We performed haplotype analyses of these 13 American NCMD families. If these 13 families have a common founder for NCMD then a shared region of DNA on chromosome 6q16 should be evident. Genotyping of the 13 NCMD families with V1 mutations was performed using 11 polymorphic short tandem repeats (STRs) within the 4,528,000 bp region centered on the MCDR1 / PRDM13 region. Four of the STR polymorphic markers were newly developed by our lab specifically to study this genomic region in these families. The computer program, Progeny, was utilized to construct the haplotypes from the raw genotype data.
All 13 families showed overwhelming evidence of a common shared genomic haplotype for all 11 STR markers for the MCDR1 region on chromosome 6q16.This is apparently a unique haplotype for American NCMD patients as no such evidence was found in the other NCMD families with the other NCMD mutation. Twelve of the 13 families are Caucasian and one is African American.

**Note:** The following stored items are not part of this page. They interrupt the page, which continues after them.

Context: an optimization exercise on an open-source flow, tuned for small area, a short achievable clock period and few clock cycles per item. The choices shown serve that exercise and are no tape-out recipe.
Function was checked by simulation only, so behaviour that the tests miss may differ from the original.
Power figures rest on the tool's default switching activity, not on a simulated workload.

### flow/run.sh
#!/bin/bash
# synth_recipe.tcl (not shown) runs the flow's synth.tcl, then flattens the netlist and writes it again
# the make line also repeats each setting of config.mk as NAME=value (left out here)
make -C /OpenROAD-flow-scripts/flow DESIGN_CONFIG=/design/flow/config.mk WORK_HOME=/design/flow/orfs CLKGATE_MAP_FILE= SYNTH_SCRIPT=/design/flow/synth_recipe.tcl finish
### flow/config.mk
export PLATFORM = sky130hd
export DESIGN_NAME = bls_alu
export DESIGN_NICKNAME = bls_alu
export VERILOG_FILES = /design/flow/design.v
export SDC_FILE = /design/flow/constraint.sdc
export NUM_CORES = 4
export LEC_CHECK = 0
export CAP_MARGIN = 20
export CORE_MARGIN = 2
export CORE_UTILIZATION = 40
export SLEW_MARGIN = 20
### flow/constraint.sdc
create_clock -name core_clock -period 10.0 [get_ports {clk}]
set_input_delay 2.0000 -clock core_clock [delete_from_list [all_inputs] [get_ports {clk}]]
set_output_delay 2.0000 -clock core_clock [all_outputs]
set_load 0.01 [all_outputs]
Source: an optimization exercise on an open RTL-to-GDS flow (aim: small area, a short achievable clock period and few clock cycles). Production flows keep margins and buffers that such runs may drop.

==> flow/design.v <==
module codex32_cks (
    input  wire        clk,
    input  wire        rst,
    input  wire        cmd_valid,
    output wire        cmd_ready,
    input  wire [15:0] cmd_word,
    input  wire        cmd_empty,
    input  wire        in_valid,
    output wire        in_ready,
    input  wire [7:0]  in_data,
    input  wire        in_last,
    output wire        out_valid,
    input  wire        out_ready,
    output wire [7:0]  out_data,
    output wire        out_last,
    output wire [3:0]  out_status
);
    localparam [64:0] GS0 = 65'h19dc500ce73fde210;
    localparam [64:0] GS1 = 65'h1bfae00def77fe529;
    localparam [64:0] GS2 = 65'h1fbd920fffe7bee52;
    localparam [64:0] GS3 = 65'h1739640bdeee3fdad;
    localparam [64:0] GS4 = 65'h07729a039cfc75f5a;
    localparam [64:0] TS  = 65'h10ce0795c2fd1e62a;
    localparam [64:0] IS  = 65'h23181b3;
    localparam [64:0] IAS = 65'h11899c7f0c7127e48;    
    localparam [74:0] GL0 = 75'h3d59d273535ea62d897;
    localparam [74:0] GL1 = 75'h7a9becb6361c6c51507;
    localparam [74:0] GL2 = 75'h543f9b7e6c38d8a2a0e;
    localparam [74:0] GL3 = 75'h0c577eaeccf1990d13c;
    localparam [74:0] GL4 = 75'h1887f74f8dc71b10651;
    localparam [74:0] TL  = 75'h43381e570bf4798ab26;
    localparam [74:0] IL  = 75'h23181b3;
    localparam [74:0] IAL = 75'h6f4b3a330a74687026c;   
    localparam [1:0] OP_PMODS  = 2'd0;
    localparam [1:0] OP_PMODL  = 2'd1;
    localparam [1:0] OP_CKSUM  = 2'd2;
    localparam [1:0] OP_VERIFY = 2'd3;
    reg         cr;           
    reg         ir;           
    reg         cur;          
    reg         fin;          
    reg         crd;          
    reg         efin;         
    reg         pv;           
    reg  [4:0]  psym;
    reg         pbig;         
    reg         plast;
    reg  [4:0]  sh;           
    reg  [1:0]  op;
    reg         aug;          
    reg         ill;
    reg         bad;
    reg  [6:0]  len;          
    reg  [64:0] res_s;
    reg  [74:0] res_l;
    reg         ov;           
    reg  [4:0]  od;           
    reg         olast;
    reg  [1:0]  ost;
    reg  [3:0]  nx;           
    reg         rlong;        
    reg         rone;         
    wire dec_legal = (cmd_word == 16'h4000) || (cmd_word == 16'h4001) ||
                     (cmd_word == 16'h5000) || (cmd_word == 16'h6000);
    wire [1:0] dec_op = cmd_word[13] ? OP_VERIFY :
                        cmd_word[12] ? OP_CKSUM  :
                        cmd_word[0]  ? OP_PMODL  : OP_PMODS;
    wire cmd_fire = cmd_valid && cr;
    wire in_fire  = in_valid  && ir;
    wire out_fire = ov && out_ready;
    wire pe       = pv && cur;                
    wire [4:0]  slo    = psym & {5{pe & ~aug}};
    wire [4:0]  fs     = res_s[64:60] ^ sh;
    wire [4:0]  fl     = res_l[74:70] ^ sh;
    wire [64:0] step_s = {res_s[59:0], slo}
                       ^ (GS0 & {65{fs[0]}}) ^ (GS1 & {65{fs[1]}}) ^ (GS2 & {65{fs[2]}})
                       ^ (GS3 & {65{fs[3]}}) ^ (GS4 & {65{fs[4]}});
    wire [74:0] step_l = {res_l[69:0], slo}
                       ^ (GL0 & {75{fl[0]}}) ^ (GL1 & {75{fl[1]}}) ^ (GL2 & {75{fl[2]}})
                       ^ (GL3 & {75{fl[3]}}) ^ (GL4 & {75{fl[4]}});
    wire fin_go    = fin && !ov;
    wire fault     = ill | bad;
    wire vok       = !fault && (((len <= 7'd93) && res_s == TS) ||
                                (len[6] && len[5] && res_l == TL));
    wire nbad      = bad | pbig;
    wire k_long    = (op == OP_PMODL) || (aug && (len >= 7'd80));
    wire k_one     = ill || nbad || (op == OP_VERIFY);
    wire e_long    = !ill && (op == OP_PMODL);
    wire e_one     = ill || (op == OP_VERIFY);
    reg  [4:0]  tgt;
    always @(*) begin
        tgt = 5'd0;
        if (rlong) begin
            case (nx)
                4'd0:  tgt = TL[74:70];
                4'd1:  tgt = TL[69:65];
                4'd2:  tgt = TL[64:60];
                4'd3:  tgt = TL[59:55];
                4'd4:  tgt = TL[54:50];
                4'd5:  tgt = TL[49:45];
                4'd6:  tgt = TL[44:40];
                4'd7:  tgt = TL[39:35];
                4'd8:  tgt = TL[34:30];
                4'd9:  tgt = TL[29:25];
                4'd10: tgt = TL[24:20];
                4'd11: tgt = TL[19:15];
                4'd12: tgt = TL[14:10];
                4'd13: tgt = TL[9:5];
                default: tgt = TL[4:0];
            endcase
        end else begin
            case (nx)
                4'd0:  tgt = TS[64:60];
                4'd1:  tgt = TS[59:55];
                4'd2:  tgt = TS[54:50];
                4'd3:  tgt = TS[49:45];
                4'd4:  tgt = TS[44:40];
                4'd5:  tgt = TS[39:35];
                4'd6:  tgt = TS[34:30];
                4'd7:  tgt = TS[29:25];
                4'd8:  tgt = TS[24:20];
                4'd9:  tgt = TS[19:15];
                4'd10: tgt = TS[14:10];
                4'd11: tgt = TS[9:5];
                default: tgt = TS[4:0];
            endcase
        end
    end
    wire [4:0] src_s = fin ? res_s[64:60] : res_s[59:55];
    wire [4:0] src_l = fin ? res_l[74:70] : res_l[69:65];
    wire [4:0] grp   = (rlong ? src_l : src_s) ^ (tgt & {5{aug}});
    wire       nlast = rlong ? (nx == 4'd14) : (nx == 4'd12);
    wire       adv   = out_fire && !olast;       
    wire       r_en  = pe || adv;
    wire       last_pe  = pe && plast;
    wire       ov_next  = fin_go || (ov && !(out_fire && olast));
    wire       early_cr = last_pe && k_one && !ov_next;
    wire       pv_next  = in_fire || (pv && !pe);
    wire       cur_next = (cur && !last_pe) || (cmd_fire && !cmd_empty);
    wire       om       = (fin && !rone) || (ov && !olast);
    wire       ld       = fin_go || adv;         
    wire       clr      = nlast || (fin && rone);
    wire [4:0] od_new   = (fin && rone) ? {4'd0, vok} : grp;
    wire [4:0] psym_nx  = in_fire ? in_data[4:0] : psym;
    wire       aug_nx   = cmd_fire ? cmd_word[12] : aug;
    wire [4:0] top_r    = rlong ? res_l[74:70] : res_s[64:60];
    wire [4:0] sec_r    = rlong ? res_l[69:65] : res_s[59:55];
    assign cmd_ready  = cr;
    assign in_ready   = ir;
    assign out_valid  = ov;
    assign out_data   = {3'b000, od};
    assign out_last   = olast;
    assign out_status = {2'b00, ost};
    always @(posedge clk) begin
        if (cmd_fire) begin
            res_s <= cmd_word[12] ? IAS : IS;
            res_l <= cmd_word[12] ? IAL : IL;
        end else if (r_en) begin
            res_s <= step_s;
            res_l <= step_l;
        end
        if (!om)
            sh <= psym_nx & {5{aug_nx}};
        else if (adv)
            sh <= sec_r;
        else
            sh <= top_r;
        if (cmd_fire) begin
            op  <= dec_op;
            aug <= cmd_word[12];
            ill <= !dec_legal;
            bad <= 1'b0;
            len <= 7'd0;
        end else if (pe) begin
            bad <= nbad;
            if (!(len[6] & len[5]))
                len <= len + 7'd1;
        end
        if (in_fire) begin
            psym  <= in_data[4:0];
            pbig  <= |in_data[7:5];
            plast <= in_last;
        end
        if (last_pe) begin
            rlong <= k_long;
            rone  <= k_one;
        end else if (efin) begin
            rlong <= e_long;
            rone  <= e_one;
        end
        if (fin_go)
            ost <= ill ? 2'd1 : (bad ? 2'd2 : 2'd0);
        if (ld) begin
            od    <= od_new;
            olast <= clr;
        end
        if (rst) begin
            cr  <= 1'b1;
            ir  <= 1'b1;
            cur <= 1'b0;
            fin <= 1'b0;
            crd <= 1'b0;
            efin <= 1'b0;
            pv  <= 1'b0;
            ov  <= 1'b0;
            nx  <= 4'd0;
        end else begin
            pv  <= pv_next;
            cur <= cur_next;
            ir  <= !pv_next || cur_next;
            efin <= cmd_fire && cmd_empty;
            fin <= last_pe || efin || (fin && !fin_go);
            ov  <= ov_next;
            if (early_cr)
                crd <= 1'b1;
            else if (fin_go)
                crd <= 1'b0;
            if (early_cr || (fin_go && rone && !crd) || (adv && nlast))
                cr <= 1'b1;
            else if (cmd_fire)
                cr <= 1'b0;
            if (ld)
                nx <= clr ? 4'd0 : nx + 4'd1;
        end
    end
endmodule
clock: 4.0 ns
lec_check: 0
cap_margin: 20
core_margin: 2
core_utilization: 40
setup_slack_margin: 2.0
slew_margin: 20
run.sh (not shown) runs the stock make flow with config.mk's settings and CLKGATE_MAP_FILE= SYNTH_SCRIPT=/design/flow/synth_recipe.tcl, a recipe that flattens the netlist after the stock synthesis.
The baseline went through all stages and came out clean.
Then changed:
--- a/flow/design.v
+++ b/flow/design.v
@@ -41,5 +41,4 @@
     reg         fin;          
     reg         crd;          
-    reg         efin;         
     reg         pv;           
     reg  [4:0]  psym;
@@ -86,6 +85,6 @@
     wire k_long    = (op == OP_PMODL) || (aug && (len >= 7'd80));
     wire k_one     = ill || nbad || (op == OP_VERIFY);
-    wire e_long    = !ill && (op == OP_PMODL);
-    wire e_one     = ill || (op == OP_VERIFY);
+    wire e_long    = dec_legal && (cmd_word == 16'h4001);
+    wire e_one     = !dec_legal || (cmd_word == 16'h6000);
     reg  [4:0]  tgt;
     always @(*) begin
@@ -138,8 +137,5 @@
     wire       pv_next  = in_fire || (pv && !pe);
     wire       cur_next = (cur && !last_pe) || (cmd_fire && !cmd_empty);
-    wire       om       = (fin && !rone) || (ov && !olast);
-    wire       ld       = fin_go || adv;         
-    wire       clr      = nlast || (fin && rone);
-    wire [4:0] od_new   = (fin && rone) ? {4'd0, vok} : grp;
+    wire       pe_next  = pv_next && cur_next;
     wire [4:0] psym_nx  = in_fire ? in_data[4:0] : psym;
     wire       aug_nx   = cmd_fire ? cmd_word[12] : aug;
@@ -160,5 +156,5 @@
             res_l <= step_l;
         end
-        if (!om)
+        if (pe_next)
             sh <= psym_nx & {5{aug_nx}};
         else if (adv)
@@ -185,5 +181,5 @@
             rlong <= k_long;
             rone  <= k_one;
-        end else if (efin) begin
+        end else if (cmd_fire && cmd_empty) begin
             rlong <= e_long;
             rone  <= e_one;
@@ -191,7 +187,12 @@
         if (fin_go)
             ost <= ill ? 2'd1 : (bad ? 2'd2 : 2'd0);
-        if (ld) begin
-            od    <= od_new;
-            olast <= clr;
+        if (fin_go || adv) begin
+            if (fin_go && rone) begin
+                od    <= {4'd0, vok};
+                olast <= 1'b1;
+            end else begin
+                od    <= grp;
+                olast <= nlast;
+            end
         end
         if (rst) begin
@@ -201,5 +202,4 @@
             fin <= 1'b0;
             crd <= 1'b0;
-            efin <= 1'b0;
             pv  <= 1'b0;
             ov  <= 1'b0;
@@ -209,6 +209,5 @@
             cur <= cur_next;
             ir  <= !pv_next || cur_next;
-            efin <= cmd_fire && cmd_empty;
-            fin <= last_pe || efin || (fin && !fin_go);
+            fin <= last_pe || (cmd_fire && cmd_empty) || (fin && !fin_go);
             ov  <= ov_next;
             if (early_cr)
@@ -220,6 +219,8 @@
             else if (cmd_fire)
                 cr <= 1'b0;
-            if (ld)
-                nx <= clr ? 4'd0 : nx + 4'd1;
+            if (fin_go && rone)
+                nx <= 4'd0;
+            else if (fin_go || adv)
+                nx <= nlast ? 4'd0 : nx + 4'd1;
         end
     end
Effect: Setup slack loses 0.014 ns. Cell area decreases by 3.8%. Clock skew is about the same. Cell count decreases by 3.3%. Count of clock-buffer cells in the layout increases by 1. Utilization decreases by 1.7 points. Critical path depth decreases by 2. Hold slack barely changes. Sequential share of layout area increases by 1.3 points. Area after synthesis decreases by 1.8%. Synthesized cell count decreases by 4.7%.
No functional check of the RTL was part of any run of this note.

[port drivers added, routing unchanged]
No port has a modelled driver above. Below, the same layouts with a new extraction and two added sets of constraints.
Step 1, drivers: a clkbuf_16 drives clk and a buf_2 each remaining input, both assumed.
Step 2, shift: input delay + t, output delay - t, t = (earliest + latest rising clock arrival at the registers) / 2. This alone moves slack from input paths to output paths.
Three values: ideal ports, drivers, drivers and shift; two values: the first two.
run	t (ns)	setup WS [ns]	latest minus earliest clock arrival (ns)	pins driven straight from the clock port
the first run	0.487	1.777 / 1.777 / 1.434	0.011 / 0.011	1
the second run	0.487	1.762 / 1.762 / 1.313	0.012 / 0.011	1
After both steps setup and hold are still met in every run listed. For the second run, which loses most, drivers alone change the setup slack by 0.000 ns; drivers and shift together by -0.449 ns.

The shared haplotype in these 13 families indicates that there is a single common founder for NCMD in the United States. None of these 13 American families have any known genealogical relationship with each other. The V1 mutation and this haplotype have only been found in Americans while the V2 mutation has been found in Europeans and some Americans. Currently there are a total of 9 distinct mutations causing NCMD and each one seems to be a new unique mutation. Three are point mutations in non-coding regions in the MCDR1 locus and remainder are duplications in the MCDR1 and MCDR3 loci.
This is a 2020 ARVO Annual Meeting abstract.